> Material shown:
This design comes from an exercise in tuning for small area, a short achievable clock period and few clock cycles on the open sky130 flow, not from production work.
Only the layout flow was run in this run; the RTL was not checked for function there.
No activity file was given, so power comes from the tool's default toggle rates.

[flow/design.v]
module Mult #(
	Bitwidth = 32
)(
    input signed [31:0] a, b,
    output signed [31:0] c
);
	 logic signed [63:0] ab;  
	 assign ab = a * b;
	 assign c = ab[55:24];
endmodule
module fullyconnect_4(
	input logic 				  Clk, Reset, start,
	input logic signed [31:0] curdata,
	input logic signed [31:0] curweight,
	input logic signed [31:0] curbias,
	output logic 		 [13:0] data_addr,
	output logic 		 [13:0] weight_addr,
	output logic 		 [9:0]  bias_addr,
	output logic 		 [13:0] temp_addr,
	output logic signed[31:0] temp_data,
	output logic     			  temp_wren,
	output logic 				  ready
);
	logic signed [31:0] data;  
	logic signed [31:0] weight;
	logic signed [31:0] bias;
	logic signed [31:0] result;
	logic signed [31:0] accumulator;
	logic 		 [13:0] data_base_addr;
	integer counter_step, counter_neuron;
	Mult kernel(.a(data), .b(weight), .c(result));  
	assign data_addr = counter_step;
	assign weight_addr = counter_neuron * 60 + counter_step;
	assign temp_addr = counter_neuron;
	assign temp_data = accumulator;  
	enum logic [4:0] {IDLE, CHECK_NEURON, LOAD_BIAS, LOAD, CHECK_STEP, 
							ACCUMULATE, RELU, SAVE_RESULT, DONE} state;
	always_ff@(posedge Clk)
	begin
		if(Reset)begin
			state 			<= IDLE;
			accumulator    <= 0;
			bias_addr 		<= 0;
			counter_step 	<= 0;
			counter_neuron <= 0;
		end else begin
			case(state)
				IDLE:
					if(start)
						state <= CHECK_NEURON;
				CHECK_NEURON:
					if(counter_neuron == 48)  
						state <= DONE;
					else begin
						state <= LOAD_BIAS;
					end
				LOAD_BIAS:begin
					bias 			<= curbias;
					bias_addr 	<= bias_addr + 1;
					state 		<= CHECK_STEP;
				end
				CHECK_STEP:
					if(counter_step == 60)begin
						counter_step <= 0;
						accumulator  <= accumulator + bias;  
						state 		 <= RELU;
					end else
						state <= LOAD;
				LOAD:begin
					state 			<= ACCUMULATE;
					counter_step 	<= counter_step + 1;
					data 				<= curdata;
					weight 			<= curweight;
				end
				ACCUMULATE:begin
					accumulator 	<= accumulator + result;
					state 			<= CHECK_STEP;
				end
				RELU:begin
					if(accumulator < 0)
						accumulator <= 0;
					state <= SAVE_RESULT;
				end
				SAVE_RESULT:begin
					accumulator 	<= 0;  
					counter_neuron <= counter_neuron + 1;
					state 			<= CHECK_NEURON;
				end
				DONE:begin
					counter_neuron <= 0;  
					bias_addr <= 0;  
					state <= IDLE;
				end
			endcase
		end
	end
	always_comb
	begin
		temp_wren = 1'b0;
		ready = 1'b0;
		case(state)
			SAVE_RESULT:
				temp_wren = 1'b1;
			DONE:
				ready = 1'b1;
			default:;
		endcase
	end
endmodule
[flow/config.mk]
export PLATFORM = sky130hd
export DESIGN_NAME = fullyconnect_4
export DESIGN_NICKNAME = fullyconnect_4
export VERILOG_FILES = /design/flow/design.v
export SDC_FILE = /design/flow/constraint.sdc
export NUM_CORES = 4
export LEC_CHECK = 0
export CAP_MARGIN = 20
export CORE_MARGIN = 2
export CORE_UTILIZATION = 40
export PLACE_DENSITY = 0.6
export SLEW_MARGIN = 20
[flow/constraint.sdc]
create_clock -name core_clock -period 10.0 [get_ports {Clk}]
set_input_delay 2.0000 -clock core_clock [delete_from_list [all_inputs] [get_ports {Clk}]]
set_output_delay 2.0000 -clock core_clock [all_outputs]
set_load 0.01 [all_outputs]
[flow/run.sh]
#!/bin/bash
# synth_recipe.tcl (not shown) runs the flow's synth.tcl, then flattens the netlist and writes it again
# the make line also repeats each setting of config.mk as NAME=value (left out here)
make -C /OpenROAD-flow-scripts/flow DESIGN_CONFIG=/design/flow/config.mk WORK_HOME=/design/flow/orfs CLKGATE_MAP_FILE= SYNTH_SCRIPT=/design/flow/synth_recipe.tcl finish
==> metrics.md <==
| Metric | Value |
|---|---|
| Status | `complete, no violations` |
| Layout Nets | `6192` |
| Critical Path RT | `10.49 ns` |
| Reg clk slew, reported paths | `0.07 ns` |
| Wirelength, routed | `120000 um` |
| Cell Pwr Density | `250 nW/um^2` |
| Final Hold Vio Count | `0` |
| Post-Layout Inst Area | `50400 um^2` |
| Cell Area, Synth | `43800 um^2` |
| Htree depth | `1` |
| Crit-path max FO | `6` |
| Area leader, netlist | `fa_1` |
| Final Power | `12600 uW` |
| Drc violations | `0` |
| Final Setup Violations | `0` |
| Die W | `335 um` |
| Clock Tree Buf Depth | `3` |
| TritonCTS clock tree | `done` |
| Register area share after synthesis | `11.6%` |
| # Max-Cap Violations | `0` |
| Flop2flop setup slack | `0.27 ns` |
| Placed cells | `6198` |
| Slew headroom | `32.6%` |
| First-pass GRT wire length | `191000 um` |
| Crit path kind | `reg2reg` |
| Post-DP HPWL | `98300 um` |
| Async SR Flop Fraction | `0%` |
| ANT nets after route | `0` |
| CP endpoint kind | `flip-flop` |
| Net Count, Synth | `5993` |
| Initial antenna violation count | `5` |
| CP peak stage delay | `0.60 ns` |
| CP dominant cell by count | `fa_1` |
| Leakage | `0.0236 uW` |
| Synth Flop Type | `dfxtp_1` |
| First-pass iteration count of the detailed router | `8` |
| Unique masters post-synth | `71` |
| Slowest cell on the critical path | `fa_1` |
| DR vias/cell | `5.02` |
| Port bufs | `184` |
| Final Max Tran Viols | `0` |
| Final Skew | `0.0566 ns` |
| Number of clock buffers inserted by TritonCTS | `29` |
| Worst VDD drop | `0.513 mV` |
| Hold_ws | `0.500 ns` |
| Num rows | `121` |
| Unrepaired setup endpoints after global routing | `yes` |
| Yosys warns | `1` |
| Die height | `335 um` |
| Final Instance Count excl. Fillers | `6291` |
| Pin count of the biggest net entering global routing | `65` |
| Share of the synthesized area in the top cell type | `45.7%` |
| Number of synthesized register bits | `206` |
| GPL Wtd Cong | `0.865` |
| WL per Instance | `19.1 um` |
| Total number of vias | `31600` |
| Area contributors post-synth | `fa_1, inv_1, and2_1` |
| Placed Area | `48500 um^2` |
| Die ar. | `112000 um^2` |
| Clk root buf | `clkbuf_16` |
| Number of global-route vias before repair | `34000` |
| Slew at the pin with the worst max-slew slack | `1.01 ns` |
| Average size of a mapped cell | `9.41 um^2` |
| CTS Sinks | `206` |
| Drt first-iter violations | `1676` |
| Post-route clock period utilization | `97.3%` |
| Global-route usage over all layers | `21.8%` |
| Fmax | `103 MHz` |
| Tightest Hold Check Type | `reg2reg` |
| CP arrival | `10.21 ns` |
| Initial core utilization | `40.3%` |
| Share of layout cells above drive strength 1 | `8.12%` |
| IO Pins | `185` |
| Core area | `109000 um^2` |
| Post-synthesis instance total | `4655` |
| Hold buffers post-CTS | `0` |
| Startpoint types | `flip-flop` |
| Diode count | `0` |
| Min cycle time layout | `9.73 ns` |
| Synth-to-Final Area Change | `15.1%` |
| Clock latency (worst-skew pair) | `0.65 ns` |
| Total global routing overflow | `0` |
| Post-synth EDFFs | `96` |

> Required work: Everything from the first line of the records above through the line containing "Only the layout" should be restated word for word; leave out all other lines.

> Written answer:
This design comes from an exercise in tuning for small area, a short achievable clock period and few clock cycles on the open sky130 flow, not from production work.
Only the layout flow was run in this run; the RTL was not checked for function there.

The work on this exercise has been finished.